Capitalizing on the heterogeneous effects of CFTR nonsense and frameshift variants to inform therapeutic strategy for cystic fibrosis

Abstract

CFTR modulators have revolutionized the treatment of individuals with cystic fibrosis (CF) by improving the function of existing protein. Unfortunately, almost half of the disease-causing variants in CFTR are predicted to introduce premature termination codons (PTC) thereby causing absence of full-length CFTR protein. We hypothesized that a subset of nonsense and frameshift variants in CFTR allow expression of truncated protein that might respond to FDA-approved CFTR modulators.
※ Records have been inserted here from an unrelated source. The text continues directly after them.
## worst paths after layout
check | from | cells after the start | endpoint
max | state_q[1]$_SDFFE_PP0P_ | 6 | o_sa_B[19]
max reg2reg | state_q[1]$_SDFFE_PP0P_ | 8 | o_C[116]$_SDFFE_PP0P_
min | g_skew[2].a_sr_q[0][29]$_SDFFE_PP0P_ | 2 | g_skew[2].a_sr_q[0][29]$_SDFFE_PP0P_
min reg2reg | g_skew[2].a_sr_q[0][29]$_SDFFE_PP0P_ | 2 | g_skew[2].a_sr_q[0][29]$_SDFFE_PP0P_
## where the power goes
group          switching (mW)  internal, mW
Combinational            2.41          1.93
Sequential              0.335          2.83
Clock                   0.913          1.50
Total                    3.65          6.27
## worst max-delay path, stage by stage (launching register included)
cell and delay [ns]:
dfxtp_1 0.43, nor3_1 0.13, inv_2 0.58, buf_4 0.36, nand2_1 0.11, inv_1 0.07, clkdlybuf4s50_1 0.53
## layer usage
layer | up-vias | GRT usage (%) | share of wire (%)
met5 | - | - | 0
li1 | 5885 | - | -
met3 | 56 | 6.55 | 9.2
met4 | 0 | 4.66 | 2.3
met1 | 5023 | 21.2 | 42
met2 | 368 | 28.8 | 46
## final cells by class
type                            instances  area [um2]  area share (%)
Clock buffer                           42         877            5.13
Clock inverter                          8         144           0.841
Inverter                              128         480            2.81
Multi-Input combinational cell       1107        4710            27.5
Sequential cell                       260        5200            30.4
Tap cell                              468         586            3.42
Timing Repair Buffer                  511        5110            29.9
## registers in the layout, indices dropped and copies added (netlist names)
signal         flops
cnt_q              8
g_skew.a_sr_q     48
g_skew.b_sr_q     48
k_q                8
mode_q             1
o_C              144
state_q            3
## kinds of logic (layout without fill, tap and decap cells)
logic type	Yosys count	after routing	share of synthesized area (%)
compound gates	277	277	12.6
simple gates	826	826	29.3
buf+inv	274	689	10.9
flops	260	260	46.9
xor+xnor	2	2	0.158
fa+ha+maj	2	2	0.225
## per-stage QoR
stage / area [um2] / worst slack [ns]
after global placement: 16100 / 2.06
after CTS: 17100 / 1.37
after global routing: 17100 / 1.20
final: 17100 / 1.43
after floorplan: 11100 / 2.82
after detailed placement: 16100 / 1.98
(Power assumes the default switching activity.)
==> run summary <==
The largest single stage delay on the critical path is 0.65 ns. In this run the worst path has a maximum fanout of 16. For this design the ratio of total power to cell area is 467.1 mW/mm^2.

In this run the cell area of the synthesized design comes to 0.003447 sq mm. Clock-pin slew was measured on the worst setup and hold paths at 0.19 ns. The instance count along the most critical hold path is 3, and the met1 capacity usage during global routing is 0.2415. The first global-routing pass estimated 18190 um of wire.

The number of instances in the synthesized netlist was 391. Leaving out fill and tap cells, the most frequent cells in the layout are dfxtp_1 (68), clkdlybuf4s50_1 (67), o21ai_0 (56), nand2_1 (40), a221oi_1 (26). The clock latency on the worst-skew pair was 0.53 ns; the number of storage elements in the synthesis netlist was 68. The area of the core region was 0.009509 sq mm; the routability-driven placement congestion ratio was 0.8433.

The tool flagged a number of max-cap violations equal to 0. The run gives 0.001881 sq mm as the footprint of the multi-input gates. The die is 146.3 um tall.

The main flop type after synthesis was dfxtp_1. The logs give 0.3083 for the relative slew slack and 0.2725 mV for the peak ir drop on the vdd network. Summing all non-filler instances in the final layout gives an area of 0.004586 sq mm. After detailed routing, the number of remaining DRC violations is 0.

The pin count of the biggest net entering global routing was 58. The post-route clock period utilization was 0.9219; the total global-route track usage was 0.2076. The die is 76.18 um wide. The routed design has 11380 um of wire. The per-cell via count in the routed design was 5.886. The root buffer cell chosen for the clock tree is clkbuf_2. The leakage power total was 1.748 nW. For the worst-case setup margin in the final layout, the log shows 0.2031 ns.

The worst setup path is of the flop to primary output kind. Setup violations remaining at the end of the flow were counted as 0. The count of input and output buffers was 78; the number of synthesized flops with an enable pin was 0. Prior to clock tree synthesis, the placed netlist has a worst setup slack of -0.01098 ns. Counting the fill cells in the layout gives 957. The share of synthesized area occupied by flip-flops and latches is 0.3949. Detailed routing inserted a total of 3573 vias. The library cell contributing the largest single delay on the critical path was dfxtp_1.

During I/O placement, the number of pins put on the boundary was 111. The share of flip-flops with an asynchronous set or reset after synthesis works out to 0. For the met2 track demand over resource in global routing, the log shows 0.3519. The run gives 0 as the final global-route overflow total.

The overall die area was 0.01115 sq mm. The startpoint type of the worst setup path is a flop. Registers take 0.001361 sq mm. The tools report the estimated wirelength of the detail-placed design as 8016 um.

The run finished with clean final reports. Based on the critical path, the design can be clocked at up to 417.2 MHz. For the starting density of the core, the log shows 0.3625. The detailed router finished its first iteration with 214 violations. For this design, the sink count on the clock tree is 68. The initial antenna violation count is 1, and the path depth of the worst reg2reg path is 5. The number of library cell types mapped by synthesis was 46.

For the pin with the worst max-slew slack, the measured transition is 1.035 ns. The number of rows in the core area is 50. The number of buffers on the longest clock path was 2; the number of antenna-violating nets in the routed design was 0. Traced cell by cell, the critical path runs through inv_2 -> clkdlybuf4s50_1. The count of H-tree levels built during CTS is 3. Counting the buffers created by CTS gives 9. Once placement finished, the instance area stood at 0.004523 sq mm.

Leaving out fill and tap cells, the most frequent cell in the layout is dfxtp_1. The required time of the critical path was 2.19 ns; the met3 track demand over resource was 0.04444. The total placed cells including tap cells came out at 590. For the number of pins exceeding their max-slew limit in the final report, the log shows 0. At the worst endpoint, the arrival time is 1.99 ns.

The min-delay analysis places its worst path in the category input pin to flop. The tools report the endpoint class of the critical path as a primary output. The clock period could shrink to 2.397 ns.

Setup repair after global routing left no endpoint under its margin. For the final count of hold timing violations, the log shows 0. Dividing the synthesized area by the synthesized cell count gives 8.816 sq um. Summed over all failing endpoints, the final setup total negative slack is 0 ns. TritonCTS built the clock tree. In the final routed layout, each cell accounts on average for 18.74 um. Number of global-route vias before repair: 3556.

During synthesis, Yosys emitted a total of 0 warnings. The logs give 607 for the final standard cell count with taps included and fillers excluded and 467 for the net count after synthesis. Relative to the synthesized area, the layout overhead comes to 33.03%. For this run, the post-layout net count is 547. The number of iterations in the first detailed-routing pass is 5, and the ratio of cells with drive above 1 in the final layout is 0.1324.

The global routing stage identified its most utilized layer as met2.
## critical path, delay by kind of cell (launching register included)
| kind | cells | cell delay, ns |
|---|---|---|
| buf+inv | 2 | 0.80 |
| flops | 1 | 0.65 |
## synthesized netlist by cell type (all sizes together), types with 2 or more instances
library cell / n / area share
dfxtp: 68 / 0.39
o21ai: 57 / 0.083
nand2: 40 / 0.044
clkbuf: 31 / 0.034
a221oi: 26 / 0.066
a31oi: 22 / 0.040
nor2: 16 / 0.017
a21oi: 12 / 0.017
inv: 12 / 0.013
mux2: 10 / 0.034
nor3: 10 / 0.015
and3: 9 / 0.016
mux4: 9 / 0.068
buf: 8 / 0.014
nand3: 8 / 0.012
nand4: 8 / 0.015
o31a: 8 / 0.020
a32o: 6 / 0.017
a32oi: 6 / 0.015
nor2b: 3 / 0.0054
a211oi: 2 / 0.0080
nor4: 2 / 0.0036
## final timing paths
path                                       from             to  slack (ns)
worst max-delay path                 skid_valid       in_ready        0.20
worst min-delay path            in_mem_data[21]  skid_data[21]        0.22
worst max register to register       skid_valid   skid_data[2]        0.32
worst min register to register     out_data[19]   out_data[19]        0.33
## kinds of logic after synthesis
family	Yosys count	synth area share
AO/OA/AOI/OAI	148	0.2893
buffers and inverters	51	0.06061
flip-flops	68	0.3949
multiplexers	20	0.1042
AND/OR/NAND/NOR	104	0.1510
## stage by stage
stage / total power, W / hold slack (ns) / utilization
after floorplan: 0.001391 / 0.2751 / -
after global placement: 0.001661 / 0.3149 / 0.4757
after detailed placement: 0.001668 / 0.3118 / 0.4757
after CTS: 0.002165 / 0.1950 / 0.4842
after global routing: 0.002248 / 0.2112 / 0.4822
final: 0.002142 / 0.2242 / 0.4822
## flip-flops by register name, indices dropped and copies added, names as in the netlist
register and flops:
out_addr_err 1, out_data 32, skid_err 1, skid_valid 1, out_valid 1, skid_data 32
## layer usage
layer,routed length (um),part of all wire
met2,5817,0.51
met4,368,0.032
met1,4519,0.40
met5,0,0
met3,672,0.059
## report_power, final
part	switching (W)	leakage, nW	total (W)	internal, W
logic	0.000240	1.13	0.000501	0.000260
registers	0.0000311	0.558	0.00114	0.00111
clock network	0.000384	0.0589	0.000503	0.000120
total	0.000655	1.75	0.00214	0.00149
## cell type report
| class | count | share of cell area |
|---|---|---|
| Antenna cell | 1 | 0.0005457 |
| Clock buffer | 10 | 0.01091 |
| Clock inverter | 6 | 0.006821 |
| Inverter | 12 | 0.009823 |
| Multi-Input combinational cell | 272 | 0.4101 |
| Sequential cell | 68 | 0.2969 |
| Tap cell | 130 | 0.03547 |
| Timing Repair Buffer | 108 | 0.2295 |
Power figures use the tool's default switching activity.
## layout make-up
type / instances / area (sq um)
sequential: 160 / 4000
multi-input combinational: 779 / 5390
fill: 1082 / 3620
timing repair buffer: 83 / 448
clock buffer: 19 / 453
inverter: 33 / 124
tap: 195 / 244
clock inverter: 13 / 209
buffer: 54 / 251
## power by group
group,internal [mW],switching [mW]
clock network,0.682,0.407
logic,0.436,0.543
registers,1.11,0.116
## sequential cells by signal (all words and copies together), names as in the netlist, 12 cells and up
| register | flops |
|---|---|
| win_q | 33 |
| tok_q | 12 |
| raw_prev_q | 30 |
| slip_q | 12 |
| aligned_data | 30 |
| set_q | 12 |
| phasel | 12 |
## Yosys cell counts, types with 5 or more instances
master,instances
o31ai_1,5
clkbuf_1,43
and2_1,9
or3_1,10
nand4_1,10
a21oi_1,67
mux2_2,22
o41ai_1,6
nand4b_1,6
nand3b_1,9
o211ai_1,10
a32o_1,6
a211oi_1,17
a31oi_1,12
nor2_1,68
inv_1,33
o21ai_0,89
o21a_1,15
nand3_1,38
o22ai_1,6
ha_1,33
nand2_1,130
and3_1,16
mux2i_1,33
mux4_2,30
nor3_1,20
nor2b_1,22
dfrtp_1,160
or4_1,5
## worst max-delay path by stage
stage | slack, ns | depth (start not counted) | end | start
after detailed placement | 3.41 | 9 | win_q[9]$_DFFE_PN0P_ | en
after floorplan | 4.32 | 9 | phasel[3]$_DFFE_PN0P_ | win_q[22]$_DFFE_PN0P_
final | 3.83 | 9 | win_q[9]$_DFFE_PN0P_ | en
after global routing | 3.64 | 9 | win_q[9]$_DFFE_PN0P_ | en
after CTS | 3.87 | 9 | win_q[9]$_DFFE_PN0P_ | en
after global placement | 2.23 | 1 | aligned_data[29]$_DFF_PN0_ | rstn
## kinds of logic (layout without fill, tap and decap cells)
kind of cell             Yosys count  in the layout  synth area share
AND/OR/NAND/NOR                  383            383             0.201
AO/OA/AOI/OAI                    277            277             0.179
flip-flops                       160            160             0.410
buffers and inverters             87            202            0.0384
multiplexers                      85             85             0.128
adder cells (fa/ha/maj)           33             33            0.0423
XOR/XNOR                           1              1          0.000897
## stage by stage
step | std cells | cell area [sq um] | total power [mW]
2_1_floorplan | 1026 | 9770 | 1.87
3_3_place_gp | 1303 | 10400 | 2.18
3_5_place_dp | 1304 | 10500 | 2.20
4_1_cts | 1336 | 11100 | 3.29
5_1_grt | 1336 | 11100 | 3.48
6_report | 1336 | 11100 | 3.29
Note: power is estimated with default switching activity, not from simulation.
$ cat config.mk
export PLATFORM = sky130hd
export DESIGN_NAME = bus_arbiter_flat
export DESIGN_NICKNAME = d
export VERILOG_FILES = /design/src/rtl/bus_arbiter_pkg.sv /design/src/rtl/bus_arbiter_if.sv /design/src/rtl/bus_arbiter_timeout_counter.sv /design/src/rtl/bus_arbiter.sv /design/src/flat_wrapper.sv
export SDC_FILE = /design/constraint.sdc
export NUM_CORES = 1
export LEC_CHECK = 0
export BUFFER_PORTS_ARGS = -buffer_cell sky130_fd_sc_hd__buf_2
export CAP_MARGIN = 20
export CORE_MARGIN = 2
export CORE_UTILIZATION = 50
export DETAILED_ROUTE_END_ITERATION = 8
export GPL_TIMING_DRIVEN = 0
export HOLD_SLACK_MARGIN = 0.03
export PLACE_DENSITY_LB_ADDON = 0.1
export SYNTH_ARGS = -nofsm -noshare
export SYNTH_HDL_FRONTEND = slang
export SYNTH_SLANG_ARGS = --single-unit
export TNS_END_PERCENT = 5
$ cat constraint.sdc
create_clock -name clk -period 2.8 [get_ports clk]
set_input_delay 0.42 -clock clk [delete_from_list [all_inputs] [get_ports clk]]
set_output_delay 0.42 -clock clk [all_outputs]
set_load 0.005 [all_outputs]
To address this concept, we selected 26 PTC-generating variants from four regions of CFTR and determined their consequences on CFTR mRNA, protein and function using intron-containing minigenes expressed in 3 cell lines (HEK293, MDCK and CFBE41o-) and patient-derived conditionally reprogrammed primary nasal epithelial cells. The PTC-generating variants fell into five groups based on RNA and protein effects. Group A (reduced mRNA, immature (core glycosylated) protein, function 1% (n = 5)) and Group E (aberrant RNA splicing, mature protein, function > 1% (n = 1)) variants responded to modulators. Increasing mRNA level by inhibition of NMD led to a significant amplification of modulator effect upon a Group D variant while response of a Group A variant was unaltered. Our work shows that PTC-generating variants should not be generalized as genetic ‘nulls’ as some may allow generation of protein that can be targeted to achieve clinical benefit. The development of variant specific modulators that correct dysfunctional cystic fibrosis transmembrane conductance regulator (CFTR) protein is an excellent example of precision medicine. Currently there is no molecular treatment available for individuals with cystic fibrosis (CF) carrying nonsense or frameshift variants because such variants introduce a premature termination codon (PTC), and are not expected to produce CFTR protein. We have performed a systematic study of nonsense and frameshift variants located in four regions of CFTR that we postulated should have varying effects on mRNA stability, protein production, and/or function. Using primary nasal cells and three different cell line models stably expressing CFTR expression mini-genes (EMGs), we report molecular consequences of 26 PTC-generating variants in CFTR, and identify which variants allow generation of CFTR protein that is responsive to currently available modulator therapies and which require alternative therapeutic approaches.